* WHAT THE TASK ASKS
The lines below that include "about" are to be found and copied.

Saved data entries
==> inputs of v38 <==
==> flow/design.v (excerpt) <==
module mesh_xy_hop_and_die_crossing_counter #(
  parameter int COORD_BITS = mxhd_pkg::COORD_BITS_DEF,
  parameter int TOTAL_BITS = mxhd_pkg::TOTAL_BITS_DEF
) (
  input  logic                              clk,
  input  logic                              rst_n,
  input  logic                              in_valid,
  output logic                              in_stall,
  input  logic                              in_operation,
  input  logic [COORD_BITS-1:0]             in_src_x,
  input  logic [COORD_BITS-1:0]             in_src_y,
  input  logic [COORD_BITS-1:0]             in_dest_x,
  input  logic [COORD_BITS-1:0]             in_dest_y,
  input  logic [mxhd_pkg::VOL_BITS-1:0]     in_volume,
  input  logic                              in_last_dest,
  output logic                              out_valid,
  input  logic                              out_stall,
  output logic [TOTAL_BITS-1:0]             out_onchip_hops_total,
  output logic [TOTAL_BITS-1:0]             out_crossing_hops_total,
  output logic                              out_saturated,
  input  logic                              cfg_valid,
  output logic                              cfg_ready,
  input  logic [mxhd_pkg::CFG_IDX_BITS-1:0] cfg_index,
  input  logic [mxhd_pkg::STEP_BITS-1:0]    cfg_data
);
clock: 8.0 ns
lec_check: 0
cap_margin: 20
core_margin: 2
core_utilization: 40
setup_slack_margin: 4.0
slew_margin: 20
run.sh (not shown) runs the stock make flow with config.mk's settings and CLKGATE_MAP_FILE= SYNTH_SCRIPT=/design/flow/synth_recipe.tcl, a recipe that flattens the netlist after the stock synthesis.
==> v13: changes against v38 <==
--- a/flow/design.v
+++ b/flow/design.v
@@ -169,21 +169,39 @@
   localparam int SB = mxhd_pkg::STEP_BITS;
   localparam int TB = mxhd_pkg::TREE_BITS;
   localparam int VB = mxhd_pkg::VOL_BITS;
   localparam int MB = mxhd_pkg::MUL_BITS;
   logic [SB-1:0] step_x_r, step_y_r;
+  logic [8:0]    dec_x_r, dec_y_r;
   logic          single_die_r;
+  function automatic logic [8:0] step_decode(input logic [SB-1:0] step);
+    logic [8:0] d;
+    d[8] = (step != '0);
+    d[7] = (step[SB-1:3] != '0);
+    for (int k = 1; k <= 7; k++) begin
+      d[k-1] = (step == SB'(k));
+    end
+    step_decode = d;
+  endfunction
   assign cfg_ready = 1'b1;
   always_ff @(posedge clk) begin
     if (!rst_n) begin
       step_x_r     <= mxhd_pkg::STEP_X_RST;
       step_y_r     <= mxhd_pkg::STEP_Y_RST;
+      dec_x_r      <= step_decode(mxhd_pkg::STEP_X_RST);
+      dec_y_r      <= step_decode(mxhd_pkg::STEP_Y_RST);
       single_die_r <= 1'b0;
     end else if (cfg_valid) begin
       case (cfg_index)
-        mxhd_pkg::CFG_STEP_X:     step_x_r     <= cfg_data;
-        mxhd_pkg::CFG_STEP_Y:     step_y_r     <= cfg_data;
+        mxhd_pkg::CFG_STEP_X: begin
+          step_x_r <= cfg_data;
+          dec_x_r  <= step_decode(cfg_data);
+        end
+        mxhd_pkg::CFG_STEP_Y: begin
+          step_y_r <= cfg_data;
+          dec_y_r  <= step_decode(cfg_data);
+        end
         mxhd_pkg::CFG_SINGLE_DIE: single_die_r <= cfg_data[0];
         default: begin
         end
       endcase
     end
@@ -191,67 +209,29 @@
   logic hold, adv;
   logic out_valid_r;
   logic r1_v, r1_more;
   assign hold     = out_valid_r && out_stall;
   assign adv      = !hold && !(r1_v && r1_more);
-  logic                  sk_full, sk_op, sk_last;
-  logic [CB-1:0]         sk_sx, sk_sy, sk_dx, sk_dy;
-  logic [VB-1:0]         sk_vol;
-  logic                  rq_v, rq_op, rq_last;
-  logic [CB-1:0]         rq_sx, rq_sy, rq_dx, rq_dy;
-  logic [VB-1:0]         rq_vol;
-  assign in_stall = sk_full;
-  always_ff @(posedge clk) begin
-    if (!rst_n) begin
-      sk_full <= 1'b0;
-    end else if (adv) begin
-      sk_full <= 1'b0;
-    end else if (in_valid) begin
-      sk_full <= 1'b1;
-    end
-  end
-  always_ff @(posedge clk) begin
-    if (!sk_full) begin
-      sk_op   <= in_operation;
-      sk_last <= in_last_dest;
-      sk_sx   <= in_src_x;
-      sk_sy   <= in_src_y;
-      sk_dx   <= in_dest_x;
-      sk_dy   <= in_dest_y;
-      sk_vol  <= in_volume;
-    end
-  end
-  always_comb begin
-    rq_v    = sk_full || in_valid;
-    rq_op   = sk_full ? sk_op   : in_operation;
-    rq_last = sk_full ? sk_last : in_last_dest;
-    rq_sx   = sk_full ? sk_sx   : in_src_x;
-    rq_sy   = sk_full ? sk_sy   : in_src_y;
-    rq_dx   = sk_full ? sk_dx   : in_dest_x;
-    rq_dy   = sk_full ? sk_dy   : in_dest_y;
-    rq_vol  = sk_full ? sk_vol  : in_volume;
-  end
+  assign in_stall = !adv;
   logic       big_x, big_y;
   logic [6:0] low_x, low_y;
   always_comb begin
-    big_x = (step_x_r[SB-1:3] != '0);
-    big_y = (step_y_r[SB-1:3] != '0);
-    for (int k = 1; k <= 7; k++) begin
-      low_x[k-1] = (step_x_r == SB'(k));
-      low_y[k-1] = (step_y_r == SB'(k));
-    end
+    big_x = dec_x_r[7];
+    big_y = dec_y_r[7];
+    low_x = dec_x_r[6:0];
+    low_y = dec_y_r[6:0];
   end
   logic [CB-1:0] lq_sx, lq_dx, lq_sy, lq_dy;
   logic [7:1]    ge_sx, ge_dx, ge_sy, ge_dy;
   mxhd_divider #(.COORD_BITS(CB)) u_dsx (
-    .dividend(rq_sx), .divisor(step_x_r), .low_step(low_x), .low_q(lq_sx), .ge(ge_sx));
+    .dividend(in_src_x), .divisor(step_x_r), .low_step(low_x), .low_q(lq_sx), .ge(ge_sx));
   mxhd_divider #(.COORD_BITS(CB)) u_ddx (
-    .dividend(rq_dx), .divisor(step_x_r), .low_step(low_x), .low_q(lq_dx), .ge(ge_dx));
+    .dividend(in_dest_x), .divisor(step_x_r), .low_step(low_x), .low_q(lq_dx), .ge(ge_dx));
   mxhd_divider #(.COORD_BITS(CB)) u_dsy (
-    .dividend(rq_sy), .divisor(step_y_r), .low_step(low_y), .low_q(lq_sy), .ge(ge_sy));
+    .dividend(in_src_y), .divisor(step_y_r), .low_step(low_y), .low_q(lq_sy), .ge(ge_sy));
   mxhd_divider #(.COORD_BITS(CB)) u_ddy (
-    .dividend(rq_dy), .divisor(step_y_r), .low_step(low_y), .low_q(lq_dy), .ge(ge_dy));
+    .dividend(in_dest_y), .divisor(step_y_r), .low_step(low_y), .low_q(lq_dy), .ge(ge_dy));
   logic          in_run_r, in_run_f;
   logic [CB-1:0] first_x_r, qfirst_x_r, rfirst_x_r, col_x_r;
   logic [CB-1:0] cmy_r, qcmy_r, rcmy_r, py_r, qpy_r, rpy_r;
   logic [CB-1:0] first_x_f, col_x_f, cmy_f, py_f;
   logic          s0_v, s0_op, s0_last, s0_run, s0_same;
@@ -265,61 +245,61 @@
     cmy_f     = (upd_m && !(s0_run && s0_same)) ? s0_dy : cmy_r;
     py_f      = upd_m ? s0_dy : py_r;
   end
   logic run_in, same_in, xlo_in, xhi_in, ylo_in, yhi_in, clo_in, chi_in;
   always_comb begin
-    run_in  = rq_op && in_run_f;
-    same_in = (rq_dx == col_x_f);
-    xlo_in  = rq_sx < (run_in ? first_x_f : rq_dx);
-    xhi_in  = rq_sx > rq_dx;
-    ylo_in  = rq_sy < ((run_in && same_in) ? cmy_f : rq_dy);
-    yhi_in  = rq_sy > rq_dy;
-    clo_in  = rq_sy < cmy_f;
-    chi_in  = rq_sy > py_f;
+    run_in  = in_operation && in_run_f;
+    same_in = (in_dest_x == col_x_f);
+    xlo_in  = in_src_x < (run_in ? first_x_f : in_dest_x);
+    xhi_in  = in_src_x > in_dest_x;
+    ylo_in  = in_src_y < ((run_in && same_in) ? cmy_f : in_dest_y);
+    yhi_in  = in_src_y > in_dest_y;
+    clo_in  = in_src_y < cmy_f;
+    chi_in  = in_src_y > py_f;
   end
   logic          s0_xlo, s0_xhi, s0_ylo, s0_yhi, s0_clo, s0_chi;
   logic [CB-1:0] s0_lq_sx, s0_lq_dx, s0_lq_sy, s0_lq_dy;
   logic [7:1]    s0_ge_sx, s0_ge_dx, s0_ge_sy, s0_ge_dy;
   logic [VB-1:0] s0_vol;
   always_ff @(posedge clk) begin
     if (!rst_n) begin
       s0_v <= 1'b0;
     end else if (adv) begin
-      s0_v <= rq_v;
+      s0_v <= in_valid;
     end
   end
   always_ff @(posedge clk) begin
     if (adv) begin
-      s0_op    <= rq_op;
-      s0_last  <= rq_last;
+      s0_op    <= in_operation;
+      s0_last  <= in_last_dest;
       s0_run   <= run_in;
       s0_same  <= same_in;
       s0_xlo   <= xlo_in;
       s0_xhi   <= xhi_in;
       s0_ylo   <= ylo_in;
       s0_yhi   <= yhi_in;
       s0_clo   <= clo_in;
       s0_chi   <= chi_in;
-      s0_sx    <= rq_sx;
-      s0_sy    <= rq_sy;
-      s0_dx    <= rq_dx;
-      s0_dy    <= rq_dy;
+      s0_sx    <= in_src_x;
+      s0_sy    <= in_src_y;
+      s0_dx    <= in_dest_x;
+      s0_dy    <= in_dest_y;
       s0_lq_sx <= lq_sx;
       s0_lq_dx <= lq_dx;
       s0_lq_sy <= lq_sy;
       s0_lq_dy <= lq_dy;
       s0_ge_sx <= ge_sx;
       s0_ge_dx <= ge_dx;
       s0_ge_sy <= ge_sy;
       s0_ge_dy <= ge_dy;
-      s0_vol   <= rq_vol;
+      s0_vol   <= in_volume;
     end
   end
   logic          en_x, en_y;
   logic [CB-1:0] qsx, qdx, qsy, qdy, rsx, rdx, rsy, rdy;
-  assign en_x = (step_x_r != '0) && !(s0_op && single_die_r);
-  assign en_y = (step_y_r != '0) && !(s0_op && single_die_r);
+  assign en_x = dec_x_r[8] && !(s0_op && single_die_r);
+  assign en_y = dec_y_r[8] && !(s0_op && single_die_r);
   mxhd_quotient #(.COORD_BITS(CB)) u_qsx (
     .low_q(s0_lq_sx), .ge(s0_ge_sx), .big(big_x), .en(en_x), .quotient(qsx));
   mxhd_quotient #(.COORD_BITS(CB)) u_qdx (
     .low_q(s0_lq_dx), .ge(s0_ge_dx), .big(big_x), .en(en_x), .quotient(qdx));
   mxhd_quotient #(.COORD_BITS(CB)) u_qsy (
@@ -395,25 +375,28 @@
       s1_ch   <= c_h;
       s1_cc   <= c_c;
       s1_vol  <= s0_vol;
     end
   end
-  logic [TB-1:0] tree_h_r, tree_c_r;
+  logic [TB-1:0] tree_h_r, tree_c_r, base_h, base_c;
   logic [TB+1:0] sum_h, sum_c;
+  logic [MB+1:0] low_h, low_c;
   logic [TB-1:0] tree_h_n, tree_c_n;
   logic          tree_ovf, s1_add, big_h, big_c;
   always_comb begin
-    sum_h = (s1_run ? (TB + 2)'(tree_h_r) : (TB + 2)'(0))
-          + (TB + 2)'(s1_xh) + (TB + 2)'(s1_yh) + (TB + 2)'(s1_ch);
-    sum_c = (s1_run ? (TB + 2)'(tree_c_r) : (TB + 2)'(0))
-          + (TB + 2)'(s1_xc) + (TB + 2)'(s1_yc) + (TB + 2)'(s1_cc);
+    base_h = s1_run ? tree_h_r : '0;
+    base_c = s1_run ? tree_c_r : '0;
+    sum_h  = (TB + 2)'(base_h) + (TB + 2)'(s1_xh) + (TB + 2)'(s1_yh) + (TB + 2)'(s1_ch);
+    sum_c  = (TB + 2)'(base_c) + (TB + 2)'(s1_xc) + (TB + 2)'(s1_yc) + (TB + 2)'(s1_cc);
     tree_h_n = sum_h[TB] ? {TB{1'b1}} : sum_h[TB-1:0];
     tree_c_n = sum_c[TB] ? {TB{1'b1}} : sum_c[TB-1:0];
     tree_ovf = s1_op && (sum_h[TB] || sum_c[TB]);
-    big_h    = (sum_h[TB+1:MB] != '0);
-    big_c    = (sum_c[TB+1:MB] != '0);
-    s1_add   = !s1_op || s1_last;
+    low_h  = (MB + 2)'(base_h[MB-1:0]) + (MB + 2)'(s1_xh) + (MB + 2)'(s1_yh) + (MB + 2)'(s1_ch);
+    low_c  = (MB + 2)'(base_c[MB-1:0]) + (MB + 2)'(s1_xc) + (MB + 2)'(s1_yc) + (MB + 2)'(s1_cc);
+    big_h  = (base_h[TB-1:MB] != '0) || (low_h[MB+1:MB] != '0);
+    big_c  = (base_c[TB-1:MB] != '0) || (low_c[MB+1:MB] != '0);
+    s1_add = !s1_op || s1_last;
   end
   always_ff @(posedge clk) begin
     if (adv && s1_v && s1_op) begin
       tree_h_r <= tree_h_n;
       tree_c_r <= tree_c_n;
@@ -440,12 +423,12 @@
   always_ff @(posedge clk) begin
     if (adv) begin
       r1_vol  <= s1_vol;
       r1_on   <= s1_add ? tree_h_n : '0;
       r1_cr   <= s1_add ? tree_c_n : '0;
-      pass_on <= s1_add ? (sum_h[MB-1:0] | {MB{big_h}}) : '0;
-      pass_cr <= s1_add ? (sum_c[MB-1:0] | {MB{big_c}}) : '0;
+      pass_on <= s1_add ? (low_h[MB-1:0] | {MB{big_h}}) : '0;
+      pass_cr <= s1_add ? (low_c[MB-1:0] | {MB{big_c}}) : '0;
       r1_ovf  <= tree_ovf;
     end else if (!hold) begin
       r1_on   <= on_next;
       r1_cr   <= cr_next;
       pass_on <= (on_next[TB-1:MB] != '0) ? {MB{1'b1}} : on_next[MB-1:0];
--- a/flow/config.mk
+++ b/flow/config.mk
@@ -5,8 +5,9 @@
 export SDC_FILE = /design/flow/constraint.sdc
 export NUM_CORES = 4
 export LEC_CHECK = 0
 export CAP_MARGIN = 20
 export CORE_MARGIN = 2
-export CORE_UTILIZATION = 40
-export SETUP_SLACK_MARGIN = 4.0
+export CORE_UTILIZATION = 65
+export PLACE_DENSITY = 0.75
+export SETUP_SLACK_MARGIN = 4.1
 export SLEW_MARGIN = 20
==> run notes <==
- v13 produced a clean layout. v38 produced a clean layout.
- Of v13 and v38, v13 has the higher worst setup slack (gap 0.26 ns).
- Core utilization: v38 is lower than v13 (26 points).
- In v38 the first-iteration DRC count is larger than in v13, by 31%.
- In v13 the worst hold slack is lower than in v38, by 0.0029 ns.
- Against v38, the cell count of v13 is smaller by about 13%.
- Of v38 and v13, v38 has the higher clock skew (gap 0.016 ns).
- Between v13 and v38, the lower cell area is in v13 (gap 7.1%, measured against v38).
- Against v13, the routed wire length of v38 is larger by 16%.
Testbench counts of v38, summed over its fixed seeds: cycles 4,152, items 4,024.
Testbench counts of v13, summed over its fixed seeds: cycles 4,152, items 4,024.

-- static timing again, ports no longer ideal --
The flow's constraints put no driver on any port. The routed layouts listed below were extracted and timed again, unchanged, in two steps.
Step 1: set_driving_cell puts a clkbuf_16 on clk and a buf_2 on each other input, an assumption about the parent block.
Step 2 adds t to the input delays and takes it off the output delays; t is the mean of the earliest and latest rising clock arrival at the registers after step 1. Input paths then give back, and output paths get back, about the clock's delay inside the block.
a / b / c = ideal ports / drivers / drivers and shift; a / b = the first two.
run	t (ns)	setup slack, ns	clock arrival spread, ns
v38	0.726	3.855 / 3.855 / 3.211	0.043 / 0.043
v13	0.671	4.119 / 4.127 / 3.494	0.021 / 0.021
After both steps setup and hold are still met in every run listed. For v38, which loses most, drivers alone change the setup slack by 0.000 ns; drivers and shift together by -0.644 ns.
Context: an optimization exercise on an open-source flow, tuned for small area, a short achievable clock period and few clock cycles per item. The choices shown serve that exercise and are no tape-out recipe.
Only simulation tests tie the RTL to the original design; equivalence was not proved.

// matvec3
module matvec3
(
    input  logic               clk,
    input  logic               reset,
    input  logic               input_valid,
    output logic               input_ready,
    input  logic signed [13:0] input_data,
    output logic               output_valid,
    input  logic               output_ready,
    output logic signed [27:0] output_data
);
Size in the first run: roughly 1500 cells after synthesis, roughly 290 flip-flops, ~14000 um^2 of cells after synthesis.
Settings: LEC_CHECK=0, ABC_AREA=1, CAP_MARGIN=20, CORE_MARGIN=2, CORE_UTILIZATION=40, CTS_BUF_LIST=sky130_fd_sc_hd__clkbuf_4, CTS_CLUSTER_SIZE=40, SETUP_SLACK_MARGIN=4.1, SLEW_MARGIN=20; clock period 7.0 ns.
standard.sh (not shown) runs the stock make flow with config.mk's settings and CLKGATE_MAP_FILE= SYNTH_SCRIPT=/design/flow/synth_recipe.tcl, a recipe that flattens the netlist after the stock synthesis.
==> flow/flow/run.sh <==
#!/bin/bash
# The standard layout (standard.sh) with two changes:
# - clock tree synthesis adds no dummy loads to balance the tree;
# - the port buffers are buf_1 cells.
set -o pipefail
export CTS_ARGS="-sink_clustering_enable -repair_clock_nets -sink_clustering_size 40 -buf_list sky130_fd_sc_hd__clkbuf_4 -dont_use_dummy_load"
export BUFFER_PORTS_ARGS="-buffer_cell sky130_fd_sc_hd__buf_1"
bash standard.sh > standard.log 2>&1
Testbench counts at the start, summed over its fixed seeds: cycles 4,680, items 1,152.
From an optimization exercise on the open Yosys and OpenROAD flow, aimed at small area, a short achievable clock period and few clock cycles per item; shortcuts taken in it are not production practice.
Function was not checked in any run shown here: the RTL went through the layout flow alone.
Power and IR drop assume default switching activity. No driver is modelled on the clock port, so clocking that relies on it looks cheaper here than on a real chip.

==> config.mk <==
export PLATFORM = sky130hd
export DESIGN_NAME = delayed_event_flag_table_unit
export DESIGN_NICKNAME = delayed_event_flag_table_unit
export VERILOG_FILES = /design/flow/design.v
export SDC_FILE = /design/flow/constraint.sdc
export NUM_CORES = 4
export LEC_CHECK = 0
export ABC_CLOCK_PERIOD_IN_PS = 2500
export CAP_MARGIN = 20
export CORE_MARGIN = 2
export CORE_UTILIZATION = 40
export CTS_CLUSTER_DIAMETER = 100
export CTS_CLUSTER_SIZE = 30
export SETUP_SLACK_MARGIN = 4.5
export SLEW_MARGIN = 20
==> constraint.sdc <==
create_clock -name core_clock -period 7.0 [get_ports {i_clk}]
set_input_delay 1.4000 -clock core_clock [delete_from_list [all_inputs] [get_ports {i_clk}]]
set_output_delay 1.4000 -clock core_clock [all_outputs]
set_load 0.01 [all_outputs]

* EXERCISE ANSWER
- Against v38, the cell count of v13 is smaller by about 13%.
Step 1: set_driving_cell puts a clkbuf_16 on clk and a buf_2 on each other input, an assumption about the parent block.
Step 2 adds t to the input delays and takes it off the output delays; t is the mean of the earliest and latest rising clock arrival at the registers after step 1. Input paths then give back, and output paths get back, about the clock's delay inside the block.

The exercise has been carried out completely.